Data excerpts
==> config.mk <==
export PLATFORM = sky130hd
export DESIGN_NAME = lie_front
export DESIGN_NICKNAME = d
export VERILOG_FILES = /design/src/lie_pkg.sv /design/src/lie_front.sv
export SDC_FILE = /design/constraint.sdc
export NUM_CORES = 1
export LEC_CHECK = 0
export ABC_AREA = 1
export BUFFER_PORTS_ARGS = -buffer_cell sky130_fd_sc_hd__buf_2
export CELL_PAD_IN_SITES_DETAIL_PLACEMENT = 2
export CELL_PAD_IN_SITES_GLOBAL_PLACEMENT = 2
export CORE_MARGIN = 2
export CORE_UTILIZATION = 37
export DETAILED_ROUTE_END_ITERATION = 12
export PLACE_DENSITY_LB_ADDON = 0.1
export SLEW_MARGIN = 20
export SYNTH_ARGS = -nofsm -noshare
export SYNTH_HDL_FRONTEND = slang
export SYNTH_SLANG_ARGS = --single-unit
==> constraint.sdc <==
create_clock -name clk -period 2.85 [get_ports clk]
set_input_delay 0.285 -clock clk [delete_from_list [all_inputs] [get_ports clk]]
set_output_delay 0.285 -clock clk [all_outputs]
set_load 0.05 [all_outputs]
==> src/lie_pkg.sv <==
// Shared types and constants for the Lagrange interpolation evaluator.
// No dependencies.
package lie_pkg;

  localparam int NODES_DEFAULT = 8;
  localparam int IDX_W = 3;
  localparam int QUEUE_DEPTH = 2;

  localparam logic CMD_LOAD = 1'b0;
  localparam logic CMD_EVAL = 1'b1;

  localparam logic [1:0] ST_OK = 2'd0;
  localparam logic [1:0] ST_DUP = 2'd1;
  localparam logic [1:0] ST_SAT = 2'd2;

  localparam logic signed [63:0] P_ONE = 64'sd65536;
  localparam logic signed [63:0] P_LIMIT = 64'sd35184372088831;

  typedef struct packed {
    logic command;
    logic [2:0] node_index;
    logic signed [15:0] x_value;
    logic signed [15:0] y_value;
  } in_word_t;

  typedef struct packed {
    logic signed [31:0] curve_y;
    logic [1:0] status;
  } out_word_t;

  typedef enum logic [3:0] {
    S_IDLE, S_DUP, S_PINIT, S_MUL, S_DIV, S_CLAMP, S_TERM, S_TDIV, S_ACC, S_DONE
  } eval_state_t;

endpackage

==> src/lie_front.sv <==
// Front: accepts input words and queues them for the evaluator.
// Depends on lie_pkg.
module lie_front #(
  parameter int DEPTH = lie_pkg::QUEUE_DEPTH
) (
  input  logic clk,
  input  logic rst,
  input  logic push,
  output logic full,
  input  lie_pkg::in_word_t in_word,
  output logic q_valid,
  input  logic q_take,
  output lie_pkg::in_word_t q_word
);
  localparam int AW = (DEPTH > 1) ? $clog2(DEPTH) : 1;

  lie_pkg::in_word_t mem [DEPTH];
  logic [AW-1:0] wptr;
  logic [AW-1:0] rptr;
  logic [AW:0] count;
  logic do_push;
  logic do_pop;

  assign full = (count == (AW+1)'(DEPTH));
  assign q_valid = (count != '0);
  assign q_word = mem[rptr];
  assign do_push = push && !full;
  assign do_pop = q_take && q_valid;

  always_ff @(posedge clk) begin
    if (do_push) begin
      mem[wptr] <= in_word;
    end
  end

  always_ff @(posedge clk) begin
    if (rst) begin
      wptr <= '0;
      rptr <= '0;
      count <= '0;
    end else begin
      if (do_push) begin
        wptr <= (wptr == AW'(DEPTH - 1)) ? '0 : wptr + 1'b1;
      end
      if (do_pop) begin
        rptr <= (rptr == AW'(DEPTH - 1)) ? '0 : rptr + 1'b1;
      end
      count <= count + (AW+1)'(do_push) - (AW+1)'(do_pop);
    end
  end

`ifndef SYNTHESIS
  a_cnt_bound: assert property (@(posedge clk) disable iff (rst)
    count <= (AW+1)'(DEPTH)) else $error("queue count overflow");
  a_full_nopush: assert property (@(posedge clk) disable iff (rst)
    full && !do_pop |=> count == (AW+1)'(DEPTH)) else $error("full queue changed");
  a_empty_hold: assert property (@(posedge clk) disable iff (rst)
    !q_valid && !push |=> !q_valid) else $error("queue filled without push");
`endif
endmodule

==> flow_summary.ini, run 1 <==
[finish]
multiInputGateArea_um2 = 639
most-common-layout-cells = 77 x buf_2, 72 x edfxtp_1, 30 x mux2_4
stdcell_area_um2 = 3720
final_util = 0.476
diodes = 0
drive_above_1_share = 0.541
fillers = 757
area_growth_pct = 23.8
final-seq-area_um2 = 2260
layout_commonest_cell = buf_2
layout.nets = 280

[global_route]
grt_max_degree = 21
overflow = 0
grt_use_total = 0.146
antenna_found_initial = 0
grt_pass1_wl_um = 9160
grt_pass1_vias = 1805

[critical_path]
cp-end-kind = primary output
start_kind = flop
crit_arrival_ns = 1.90
critical_path_class = reg2out
cp_max_fo = 20
cp.required_ns = 2.57

[timing]
min_period_over_period = 0.767
worstMarginPinSlew_ns = 0.738
tns_ns = 0
max_freq_mhz = 458
setup_violations = 0
slew_violations = 0
maxSlewHeadroom = 0.508
holdWs_ns = 0.112
fin_ws_ns = 0.665
final_hold_viol_count = 0
rsz0062_at_grt = false
fin_crit_ns = 2.18
finClkSkew_ns = 0.00547

[yosys]
seq_area_frac_synth = 0.753
synthCells = 151
syn-cell-area_um2 = 3000
synth.distinct_cells = 12
syn-mean-instance-area_um2 = 19.9
ys_warn_count = 0
synth_seq_cells = 77
yosys.area.top_type = edfxtp_1
ys_top_cells_by_area = edfxtp_1 72%, mux2_4 15%, dfxtp_1 3.3%, mux2_2 2.2%, buf_12 2.0%
synth_nets = 193
synth_top_cell_area_share = 0.720

[clock_tree]
cts.htree.levels = 3
clk_path_buf_depth = 2
cts_buffers = 9
cts_hold_buf = 0
clockRootBuffer = clkbuf_8
clkTransAtPathRegs_ns = 0.07
clock_sinks = 77
clock_latency_ns = 0.34
post_cts_buffers = 0
ctsResizeCount = 0
cts_tree = yes

[placed_design]
port_buffers = 77
placed_area_um2 = 3510
dp_hpwl_um = 4350
dp_slack_ns = 1.01
gp_congestion = 0.657

[routing]
wire_per_inst_um = 17.9
wl_um = 6140
drt_pass1_iterations = 4
vias_per_cell = 4.60
drc = 0
vias = 1582
drt_iter0_markers = 72
ant_nets = 0

[die]
ios = 78
die-height_um = 94.1
core_um2 = 7810
die_area_um2 = 8850
die_x_um = 94.1
start_util = 0.385
rows = 32

[worst_hold_path]
hold_path.class = in2reg

[pwr]
power_leakage_uw = 0.00149
peakVddDrop_v = 0.000449
power-per-cell-area_nw_per_um2 = 1020

[status]
outcome = finished, final reports clean

[job]
drv_cap = 0
## synth_stat cells
cell	count
a21oi_1	2
buf_12	3
buf_6	1
dfxtp_1	5
edfxtp_1	72
ha_1	2
inv_1	10
mux2_2	6
mux2_4	30
nand2_1	8
nand3_1	3
nor2_1	9
## path summary, 6_finish.rpt
kind / startpoint / end / slack, ns / cells after the start
max: flop / q_word[30] / 0.67 / 3
min: rst / count[0]$_SDFF_PP0_ / 0.11 / 2
max reg2reg: count[0]$_SDFF_PP0_ / mem[1][23]$_DFFE_PP_ / 1.06 / 5
min reg2reg: rptr$_SDFFE_PP0P_ / rptr$_SDFFE_PP0P_ / 0.56 / 2
## metal layers
layer	routed length [µm]	GRT usage	up-vias
met4	74	0.0580	0
met5	0	0	-
li1	-	-	734
met2	3490	0.281	56
met3	345	0.0353	7
met1	2230	0.150	785
## flip-flops by register name (all words and copies together), names as in the netlist, named ones only
register and cells:
count 2, mem 72, rptr 1, wptr 1
## power breakdown
part           switching, µW  total [µW]  internal [µW]  leakage [µW]
sequential              96.0        1530           1440      0.000714
combinational            950        1400            449      0.000681
clock                    381         866            484     0.0000998
total                   1430        3800           2370       0.00149
## per-stage QoR
stage / power (µW) / std cells
6_report: 3800 / 344
3_3_place_gp: 2920 / 329
5_1_grt: 3960 / 344
3_5_place_dp: 2980 / 329
4_1_cts: 3860 / 344
2_1_floorplan: 2690 / 151
## logic make-up (layout without fill, tap and decap cells)
kind of cell,Yosys count,count (layout),share of synthesized area
AOI/OAI and AO/OA,2,2,0.00333
adders and majority gates,2,2,0.00833
buffers and inverters,14,105,0.0363
DFF,77,77,0.753
muxes,36,36,0.172
and+or+nand+nor,20,20,0.0262
## area by class of cell
class | instances | area share
timing repair buffer | 80 | 0.120
clock inverter | 5 | 0.0205
sequential | 77 | 0.609
tap | 102 | 0.0343
multi-input combinational | 60 | 0.172
inverter | 10 | 0.0101
clock buffer | 10 | 0.0343
## critical path: stages, from the launching register on
cell and delay, ns:
dfxtp_2 0.70, buf_12 0.27, mux2_2 0.37, buf_2 0.21
Power figures use the tool's default switching activity.
==> inputs of run 2 (changes only) <==
--- a/config.mk
+++ b/config.mk
@@ -10,7 +10,7 @@
 export CELL_PAD_IN_SITES_DETAIL_PLACEMENT = 2
 export CELL_PAD_IN_SITES_GLOBAL_PLACEMENT = 2
 export CORE_MARGIN = 2
-export CORE_UTILIZATION = 37
+export CORE_UTILIZATION = 34
 export DETAILED_ROUTE_END_ITERATION = 12
 export PLACE_DENSITY_LB_ADDON = 0.1
 export SLEW_MARGIN = 20
==> constraint.sdc (replaced) <==
create_clock -name clk -period 1.96 [get_ports clk]
set_input_delay 0.196 -clock clk [delete_from_list [all_inputs] [get_ports clk]]
set_output_delay 0.196 -clock clk [all_outputs]
set_load 0.05 [all_outputs]
==> run 2 against run 1 <==
Effect of this change:
- first-iteration DRC count fell by 49%
- critical path depth rose by 8
- register-to-register slack got worse by 0.91 ns
- count of clock-buffer cells in the layout did not move
- total power rose by 46%
- worst setup slack got worse by 0.51 ns
- combinational power rose by 50%
- final cell count rose by 2.9%
- sequential share of layout area fell by 0.22 points
- worst hold slack got worse by 0.091 ns
- largest power group unchanged
==> flow_summary.ini, run 2 (synthesis gave the netlist of run 1 again) <==
[global_route]
grt_max_degree = 22
antenna_found_initial = 0
overflow = 0
grt_pass1_vias = 1890
grt_pass1_wl_um = 9720
grt_use_total = 0.134

[pwr]
power_leakage_uw = 0.00151
p_int_uw = 3460
swShare = 0.378
p_switching_uw = 2100
p_seq_frac = 0.392
peakVddDrop_v = 0.000671
power-per-cell-area_nw_per_um2 = 1490
combPwrFrac = 0.378
clkPwrFrac = 0.230

[die]
start_util = 0.348
rows = 34
core_um2 = 8640
die-height_um = 98.0
ios = 78
die_area_um2 = 9600
die_x_um = 98.0

[finish]
layout.nets = 283
reg_top3 = mem x72, count x2
largest_register = mem
layout_commonest_cell = buf_2
drive_above_1_share = 0.549
fillers = 847
largest_reg_flops = 72
diodes = 0
area_growth_pct = 24.3
most-common-layout-cells = 77 x buf_2, 72 x edfxtp_1, 30 x mux2_4

[timing]
slew_violations = 0
tns_ns = 0
worstMarginPinSlew_ns = 0.312
fin_ws_ns = 0.154
final_hold_viol_count = 0
fin_crit_ns = 1.81
max_freq_mhz = 554
maxSlewHeadroom = 0.792
finClkSkew_ns = 0.0106
rsz0062_at_grt = false
setup_violations = 0
min_period_over_period = 0.921
holdWs_ns = 0.0208

[worst_hold_path]
hold_path.class = in2reg

[routing]
vias = 1615
wl_um = 6060
drc = 0
wire_per_inst_um = 17.1
drt_iter0_markers = 37
ant_nets = 0
vias_per_cell = 4.56
drt_pass1_iterations = 2

[clock_tree]
ctsResizeCount = 0
cts.htree.levels = 3
clk_path_buf_depth = 2
clock_latency_ns = 0.34
clkTransAtPathRegs_ns = 0.08
cts_tree = yes
cts_buffers = 9
clock_sinks = 77
post_cts_buffers = 0
cts_hold_buf = 0
clockRootBuffer = clkbuf_8

[placed_design]
dp_slack_ns = 0.155
port_buffers = 77
gp_congestion = 0.721
dp_hpwl_um = 4430

[critical_path]
critical_path_class = reg2reg
cp_max_fo = 4
cp-end-kind = flop
crit_arrival_ns = 2.06
start_kind = flop
cp.required_ns = 2.22

[job]
drv_cap = 0

[status]
outcome = finished, final reports clean
run 2: area by class of cell:
| type | instances | area [µm²] | share of cell area |
|---|---|---|---|
| clock buffer | 10 | 128 | 0.0342 |
| multi-input combinational | 60 | 639 | 0.171 |
| inverter | 10 | 37.5 | 0.0101 |
| clock inverter | 6 | 85.1 | 0.0228 |
| timing repair buffer | 83 | 443 | 0.119 |
| tap | 108 | 135 | 0.0362 |
| sequential | 77 | 2260 | 0.607 |
run 2: worst paths after layout:
check,from,endpoint,slack (ns),cells past startpoint
setup reg to reg,count[0]$_SDFF_PP0_,count[1]$_SDFF_PP0_,0.15,11
setup / recovery,count[0]$_SDFF_PP0_,count[1]$_SDFF_PP0_,0.15,11
hold reg to reg,rptr$_SDFFE_PP0P_,rptr$_SDFFE_PP0P_,0.52,2
hold / removal,rst,count[0]$_SDFF_PP0_,0.02,2
run 2: layer usage:
metal,vias to the layer above,wire length [µm],part of all wire,GRT usage
met1,813,2360,0.39,0.146
li1,742,-,-,-
met2,50,3310,0.55,0.239
met5,-,0,0,0
met4,0,104,0.017,0.0630
met3,10,291,0.048,0.0379
run 2: power groups by stage:
stage / logic [µW] / registers, µW / clock network [µW]
floorplan: 1720 / 2180 / 0
global placement: 2050 / 2190 / 0
detailed placement: 2130 / 2220 / 0
CTS: 2140 / 2190 / 1320
global route: 2220 / 2210 / 1390
finish: 2100 / 2180 / 1280
run 2: through the flow:
stage	util	power, µW	area [µm²]	cells
after floorplan	-	3900	3010	151
after global placement	0.407	4230	3520	338
after detailed placement	0.407	4360	3520	338
after CTS	0.432	5650	3730	354
after global routing	0.432	5810	3730	354
final	0.432	5560	3730	354
run 2: critical path, cell delays in order (launching register included):
cell,delay [ns]
dfxtp_1,0.39
inv_1,0.09
nand2_1,0.15
nand2_1,0.13
ha_1,0.31
inv_1,0.04
ha_1,0.19
inv_1,0.06
nand2_1,0.06
nand3_1,0.09
nand2_1,0.07
nor2_1,0.14
==> inputs of run 3 (changes only) <==
==> constraint.sdc (replaced) <==
create_clock -name clk -period 1.96 [get_ports clk]
set_input_delay 0.392 -clock clk [delete_from_list [all_inputs] [get_ports clk]]
set_output_delay 0.392 -clock clk [all_outputs]
set_load 0.05 [all_outputs]
==> run 3 against run 2 <==
Effect of this change:
- global-route usage decreased by 0.59 points
- maximum frequency decreased by 4.6%
- sequential cell count stayed put
- clock power is essentially flat
- critical path depth is 8 lower
- die area unchanged
- sequential power is essentially flat
- non-clock buffer count fell by 2
- sequential share of layout area decreased by 0.22 points
- via count down 2.1%
- largest cell class unchanged
- final cell count shrank 0.56%
- first-iteration DRC count decreased by 16%
==> flow_summary.ini, run 3 (synthesis gave the netlist of run 1 again) <==
[routing]
ant_nets = 0
vias_per_cell = 4.49
wire_per_inst_um = 16.2
drt_pass1_iterations = 3
vias = 1581
drc = 0
wl_um = 5710
drt_iter0_markers = 31

[pwr]
peakVddDrop_v = 0.000654
totalPowerFinal_uw = 5540
power_leakage_uw = 0.00151
power-per-cell-area_nw_per_um2 = 1480

[status]
outcome = finished, final reports clean

[finish]
final_util = 0.434
largest_reg_flops = 72
layout_commonest_cell = buf_2
fillers = 847
reg_top3 = mem x72, count x2
layout.nets = 281
diodes = 0
area_growth_pct = 24.7
most-common-layout-cells = 77 x buf_2, 72 x edfxtp_1, 30 x mux2_4
largest_register = mem
drive_above_1_share = 0.545

[placed_design]
port_buffers = 77
gp_congestion = 0.665
dp_hpwl_um = 4020

[timing]
maxSlewHeadroom = 0.821
finClkSkew_ns = 0.00961
rsz0062_at_grt = false
min_period_over_period = 0.966
tns_ns = 0
setup_violations = 0
slew_violations = 0
fin_crit_ns = 1.89
holdWs_ns = 0.218
worstMarginPinSlew_ns = 0.270
max_freq_mhz = 528
final_hold_viol_count = 0

[critical_path]
timing.rr.start = count[0]$_SDFF_PP0_
worstRegToRegCells = 10
cp.required_ns = 1.57
critical_path_class = reg2out
cp_max_fo = 15
crit_arrival_ns = 1.50
start_kind = flop
cp-end-kind = primary output
r2r_slack_ns = 0.30
r2r_end = count[1]$_SDFF_PP0_

[job]
drv_cap = 0

[worst_hold_path]
holdPathEnd = count[0]$_SDFF_PP0_
hp-start = rst
hold_path.class = in2reg
hold_depth = 2

[die]
ios = 78
rows = 34
core_um2 = 8640
start_util = 0.348
die_x_um = 98.0
die_area_um2 = 9600
die-height_um = 98.0

[global_route]
grt_use_total = 0.128
overflow = 0
grt_pass1_vias = 1801
grt_pass1_wl_um = 9210
antenna_found_initial = 0
grt_max_degree = 37

[clock_tree]
clockRootBuffer = clkbuf_8
clock_sinks = 77
clock_latency_ns = 0.35
clkTransAtPathRegs_ns = 0.07
cts_hold_buf = 0
cts_buffers = 9
cts.htree.levels = 3
cts_tree = yes
clk_path_buf_depth = 2
[run 3: cell count changes in the layout (fill, tap and decap cells not counted), sizes merged]
cell | before | now
buf | 83 | 81
[run 3: critical path: stages (launching register included)]
cell	delay, ns
dfxtp_2	0.36
buf_6	0.22
mux2_2	0.37
buf_2	0.21
[run 3: worst max-delay path by stage]
stage | slack [ns] | end | from | depth (start not counted)
3_5_place_dp | 0.28 | count[1]$_SDFF_PP0_ | count[0]$_SDFF_PP0_ | 10
3_3_place_gp | 0.39 | q_word[31] | flop | 3
5_1_grt | 0.009 | q_word[24] | flop | 3
2_1_floorplan | 0.04 | mem[0][0]$_DFFE_PP_ | count[0]$_SDFF_PP0_ | 4
6_report | 0.07 | q_word[23] | flop | 3
4_1_cts | 0.04 | q_word[30] | flop | 3
[run 3: metal layers]
metal | track usage | wire (µm)
met5 | 0 | 0
met4 | 0.0673 | 121
met3 | 0.0293 | 266
met2 | 0.241 | 3230
met1 | 0.130 | 2090
[run 3: layout make-up]
type,count,area (µm²),area share
Clock inverter,6,85.1,0.0227
Clock buffer,10,128,0.0341
Inverter,10,37.5,0.0100
Timing Repair Buffer,81,457,0.122
Tap cell,108,135,0.0361
Multi-Input combinational cell,60,639,0.171
Sequential cell,77,2260,0.604
[run 3: power breakdown]
group / internal [µW] / switching (µW)
registers: 2090 / 82.9
clock network: 716 / 568
logic: 663 / 1420
[run 3: through the flow]
step                setup slack [ns]  instance area [µm²]  std cells
global placement               0.386                 3530        336
finish                        0.0667                 3740        352
detailed placement             0.280                 3530        336
floorplan                     0.0447                 3010        151
CTS                           0.0371                 3740        352
global route                 0.00906                 3740        352
[run 3: repair_timing]
item	4_1_cts	5_1_grt
setup endpoints to repair	5	0
endpoints found under the hold margin	0	0
buffers inserted	0	0
gates resized for setup	1	0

→ **EXERCISE DIRECTIONS**:
Look above for the line with "typedef enum logic" and the line with "mem[wptr] <= in_word;", and reproduce exactly those two lines plus every line between, nothing more.

→ **EXERCISE RESULT**:
  typedef enum logic [3:0] {
    S_IDLE, S_DUP, S_PINIT, S_MUL, S_DIV, S_CLAMP, S_TERM, S_TDIV, S_ACC, S_DONE
  } eval_state_t;

endpackage

==> src/lie_front.sv <==
// Front: accepts input words and queues them for the evaluator.
// Depends on lie_pkg.
module lie_front #(
  parameter int DEPTH = lie_pkg::QUEUE_DEPTH
) (
  input  logic clk,
  input  logic rst,
  input  logic push,
  output logic full,
  input  lie_pkg::in_word_t in_word,
  output logic q_valid,
  input  logic q_take,
  output lie_pkg::in_word_t q_word
);
  localparam int AW = (DEPTH > 1) ? $clog2(DEPTH) : 1;

  lie_pkg::in_word_t mem [DEPTH];
  logic [AW-1:0] wptr;
  logic [AW-1:0] rptr;
  logic [AW:0] count;
  logic do_push;
  logic do_pop;

  assign full = (count == (AW+1)'(DEPTH));
  assign q_valid = (count != '0);
  assign q_word = mem[rptr];
  assign do_push = push && !full;
  assign do_pop = q_take && q_valid;

  always_ff @(posedge clk) begin
    if (do_push) begin
      mem[wptr] <= in_word;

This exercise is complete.